Há cerca de onze anos, uma pesquisa revelava um curioso resultado sobre a nossa população e os nossos costumes: brasileiro toma muito banho, mas lava pouco as mãos. Pessoalmente, guardei essa revelação com o cuidado que ela requeria, afinal é pelas mãos que são transmitidas várias doenças. Guardei não, tomei-a como um acicate e um conselho para lavar as mãos com mais frequência….
Dez anos depois, em 2020, a pandemia do novo coronavírus nos apanhava a todos com suas imperiosas garras ou, dito de outra forma, ficamos todos em suas mãos e sem mais nos darmos as mãos com o habitual cumprimento. O costumeiro aperto de mão se atrofiou em punhos ou cotovelos que se tocam brevemente. Além da atrofia, não falta quem preveja a sua morte. Mas será mesmo que vai morrer esse cumprimento que parece ter nascido com o próprio ser humano? Ou, durante novos tempos pandêmicos, continuaremos a usá-lo, desde que saibamos que ambos, nós e os outros, estão com as mãos devidamente higienizadas? Ou, por que não?, apertaremos as mãos e logo em seguida as higienizaremos sem qualquer constrangimento perante amigos e estranhos?

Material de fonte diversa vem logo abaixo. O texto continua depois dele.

**src/rtl/ssync_pkg.sv**
```systemverilog
package ssync_pkg;
   localparam int unsigned SSYNC_LAG_DEF = 43;
   localparam int unsigned SSYNC_CNT_DEF = 32;

   function automatic int unsigned fill_width(input int unsigned lag);
      return $clog2(lag + 1);
   endfunction
endpackage

```
**src/rtl/ssync_hist.sv**
```systemverilog
module ssync_hist #(
   parameter int unsigned LAG = 43
) (
   input  logic clk,
   input  logic rst_n,
   input  logic shift_i,
   input  logic bit_i,
   output logic old_o
);
   logic [LAG-1:0] stg;

   for (genvar g = 0; g < LAG; g++) begin : g_stage
      if (g == 0) begin : g_head
         always_ff @(posedge clk) begin
            if (!rst_n)       stg[0] <= 1'b0;
            else if (shift_i) stg[0] <= bit_i;
         end
      end else begin : g_body
         always_ff @(posedge clk) begin
            if (!rst_n)       stg[g] <= 1'b0;
            else if (shift_i) stg[g] <= stg[g-1];
         end
      end
   end

   assign old_o = stg[LAG-1];


   hold_when_idle_chk: assert property (@(posedge clk) disable iff (!rst_n)
      !shift_i |=> $stable(stg));
endmodule

```
**src/rtl/ssync_scrambler.sv**
```systemverilog
module ssync_scrambler #(
   parameter int unsigned LAG = 43
) (
   input  logic clk,
   input  logic rst_n,
   input  logic vld_i,
   input  logic dat_i,
   input  logic zero_i,
   output logic vld_o,
   output logic bit_o
);
   logic data_eff, old_bit, scr_bit;

   assign data_eff = zero_i ? 1'b0 : dat_i;
   assign scr_bit  = data_eff ^ old_bit;

   ssync_hist #(.LAG(LAG)) u_hist (
      .clk(clk), .rst_n(rst_n), .shift_i(vld_i), .bit_i(scr_bit), .old_o(old_bit)
   );

   always_ff @(posedge clk) begin
      if (!rst_n) begin
         vld_o <= 1'b0;
         bit_o <= 1'b0;
      end else begin
         vld_o <= vld_i;
         if (vld_i) bit_o <= scr_bit;
      end
   end


   line_vld_follow_chk: assert property (@(posedge clk) disable iff (!rst_n)
      vld_i |=> vld_o);

   line_vld_idle_chk: assert property (@(posedge clk) disable iff (!rst_n)
      !vld_i |=> !vld_o);
endmodule

```
**src/rtl/ssync_descrambler.sv**
```systemverilog
module ssync_descrambler #(
   parameter int unsigned LAG = 43
) (
   input  logic clk,
   input  logic rst_n,
   input  logic vld_i,
   input  logic bit_i,
   output logic hit_o,
   output logic vld_o,
   output logic dat_o
);
   import ssync_pkg::*;
   localparam int unsigned FW = fill_width(LAG);
   localparam logic [FW-1:0] FULL = FW'(LAG);

   logic [FW-1:0] fill_q;
   logic          old_bit, dsc_bit, filled;

   ssync_hist #(.LAG(LAG)) u_hist (
      .clk(clk), .rst_n(rst_n), .shift_i(vld_i), .bit_i(bit_i), .old_o(old_bit)
   );

   assign dsc_bit = bit_i ^ old_bit;
   assign filled  = (fill_q == FULL);
   assign hit_o   = vld_i & filled & dsc_bit;

   always_ff @(posedge clk) begin
      if (!rst_n) begin
         fill_q <= '0;
         vld_o  <= 1'b0;
         dat_o  <= 1'b0;
      end else begin
         vld_o <= vld_i & filled;
         if (vld_i) begin
            dat_o <= dsc_bit;
            if (!filled) fill_q <= fill_q + 1'b1;
         end
      end
   end


   rx_vld_fill_chk: assert property (@(posedge clk) disable iff (!rst_n)
      vld_o |-> (fill_q == FULL));

   fill_bound_chk: assert property (@(posedge clk) disable iff (!rst_n)
      fill_q <= FULL);
endmodule

```
**src/rtl/ssync_errcnt.sv**
```systemverilog
module ssync_errcnt #(
   parameter int unsigned CNT_W = 32
) (
   input  logic             clk,
   input  logic             rst_n,
   input  logic             en_i,
   input  logic             hit_i,
   input  logic             clr_i,
   output logic [CNT_W-1:0] cnt_o
);
   localparam logic [CNT_W-1:0] TOP = {CNT_W{1'b1}};

   always_ff @(posedge clk) begin
      if (!rst_n)                               cnt_o <= '0;
      else if (clr_i)                           cnt_o <= '0;
      else if (en_i && hit_i && (cnt_o != TOP)) cnt_o <= cnt_o + 1'b1;
   end


   cnt_no_wrap_chk: assert property (@(posedge clk) disable iff (!rst_n)
      !clr_i |=> (cnt_o >= $past(cnt_o)));

   cnt_step_chk: assert property (@(posedge clk) disable iff (!rst_n)
      !clr_i |=> ({1'b0, cnt_o} <= ({1'b0, $past(cnt_o)} + 1'b1)));

   cnt_clr_chk: assert property (@(posedge clk) disable iff (!rst_n)
      clr_i |=> (cnt_o == '0));

   cnt_idle_chk: assert property (@(posedge clk) disable iff (!rst_n)
      (!clr_i && !en_i) |=> $stable(cnt_o));
endmodule

```
**src/rtl/ssync_link_pair.sv**
```systemverilog
module ssync_link_pair #(
   parameter int unsigned LAG   = ssync_pkg::SSYNC_LAG_DEF,
   parameter int unsigned CNT_W = ssync_pkg::SSYNC_CNT_DEF
) (
   input  logic             clk,
   input  logic             rst_n,
   input  logic             tx_vld_i,
   input  logic             tx_dat_i,
   input  logic             tx_zero_i,
   output logic             line_vld_o,
   output logic             line_bit_o,
   input  logic             rx_vld_i,
   input  logic             rx_bit_i,
   input  logic             rx_cnt_en_i,
   input  logic             err_clr_i,
   output logic             rx_vld_o,
   output logic             rx_dat_o,
   output logic [CNT_W-1:0] err_cnt_o
);
   if (LAG < 2) begin : g_bad_lag
      $error("ssync_link_pair: LAG must be at least 2");
   end
   if (CNT_W < 2) begin : g_bad_cnt
      $error("ssync_link_pair: CNT_W must be at least 2");
   end

   logic rx_hit;

   ssync_scrambler #(.LAG(LAG)) u_scr (
      .clk(clk), .rst_n(rst_n), .vld_i(tx_vld_i), .dat_i(tx_dat_i),
      .zero_i(tx_zero_i), .vld_o(line_vld_o), .bit_o(line_bit_o)
   );

   ssync_descrambler #(.LAG(LAG)) u_dsc (
      .clk(clk), .rst_n(rst_n), .vld_i(rx_vld_i), .bit_i(rx_bit_i),
      .hit_o(rx_hit), .vld_o(rx_vld_o), .dat_o(rx_dat_o)
   );

   ssync_errcnt #(.CNT_W(CNT_W)) u_cnt (
      .clk(clk), .rst_n(rst_n), .en_i(rx_cnt_en_i), .hit_i(rx_hit),
      .clr_i(err_clr_i), .cnt_o(err_cnt_o)
   );


   reset_quiet_chk: assert property (@(posedge clk)
      !rst_n |=> (!line_vld_o && !rx_vld_o && (err_cnt_o == '0)));
endmodule

```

Sobre esse tema inadiável e atual, vem de aparecer na Inglaterra o livro “The handshake, a gripping history” (ainda sem tradução no Brasil), de Ella Al-Shamahi, bióloga e paleoantropóloga. O título faz um trocadilho, aludindo ao verbo “to grip”, (segurar, agarrar), embora “gripping” signifique “emocionante”. Escrevendo num inglês comunicativo e coloquial, Al-Shamahi procura responder a perguntas cruciais: qual a origem do aperto de mão? O que ele significa? Qual o seu simbolismo? Será que testemunhamos o seu fim?, além de passar em revista, com científica erudição, a relação desse gesto tão humano no contexto de várias culturas.
Banido pela Covid-19 desde março de 2020, o aperto de mão está passando, por assim dizer, por um período de aperto! A autora logo antecipa que a explicação do cumprimento como uma declaração gestual de que não se tem armas na mão não passa de mito. A propósito, nota ela com bom humor, citando Gregory Poland, médico e vacinologista americano, uma mão por si só já é uma arma biológica! A Covid veio nos lembrar essa faceta esquecida. Com efeito, apesar do costume do cumprimento e do prazer que nos provoca, uma mão, por seu uso incessante, é, não tenhamos medo de dizer, uma coisa pouco higiênica!
Mas o aperto de mão, segundo os estudos de Al-Shamahi, não é apenas um gesto somente cultural, é biológico e provavelmente remonta a tempos antes da Pré-história. Os chimpanzés, nossos parentes tão próximos, também costumam usar um aperto de mão, o que, no caso deles, seria mais um aperto de dedos! Mais que de um cumprimento, a longa história do aperto de mão tem a ver com a própria história do toque na condição humana, ou seja, é um impulso inato. Assim, trazendo dados da biologia e da observação empírica e paleoantropológica ao redor do mundo, a autora termina por acreditar que o aperto de mão não morreu em março de 2020.
Especialista em neandertais, Al-Shamahi nos garante com dados da biologia evolucionária que esses nossos antepassados já usavam, sim, o aperto de mão. É muito provável que há 7 milhões de anos (convenhamos que um tempo impensável!) o aperto de mão já estivesse por aí, numa prova de que o toque é algo de importante para a saúde mental e mesmo para o desenvolvimento das crianças. Uma informação interessante é que os neurocientistas descobriram que uma interação social com aperto de mão diminui o impacto de uma impressão negativa, de possíveis mal-entendidos de interpretação. Ao que parece, o propósito biológico e o sentido social convergem para o amplo simbolismo de que goza esse cumprimento ao longo da História.
Naturalmente, para haver aperto de mão, é preciso que antes exista a própria mão, mas, pelo que sugere Al-Shamahi, mãos e apertos se perdem ou se acham na chamada “noite dos tempos”. Dessa forma, o milenar cumprimento tem tudo para continuar a fazer parte da nossa vida social. Até aqui, lembra a autora, nossas mãos foram, segundo Kant, o cérebro exterior do Homem (“man’s outer brain”). Assim deverão continuar.
Enfim, para a cientista, a volta do aperto de mão após a passagem da Covid “não é questão de ‘se’, mas de ‘quando’”. Oxalá todos os novos apertos se mostrem mais limpos e mais confiantes, selando, celebrando ou iniciando novas histórias! Quanto ao Brasil e aos brasileiros, espera-se que tenham aprendido a lição: lavar as mãos com frequência é investir na própria saúde.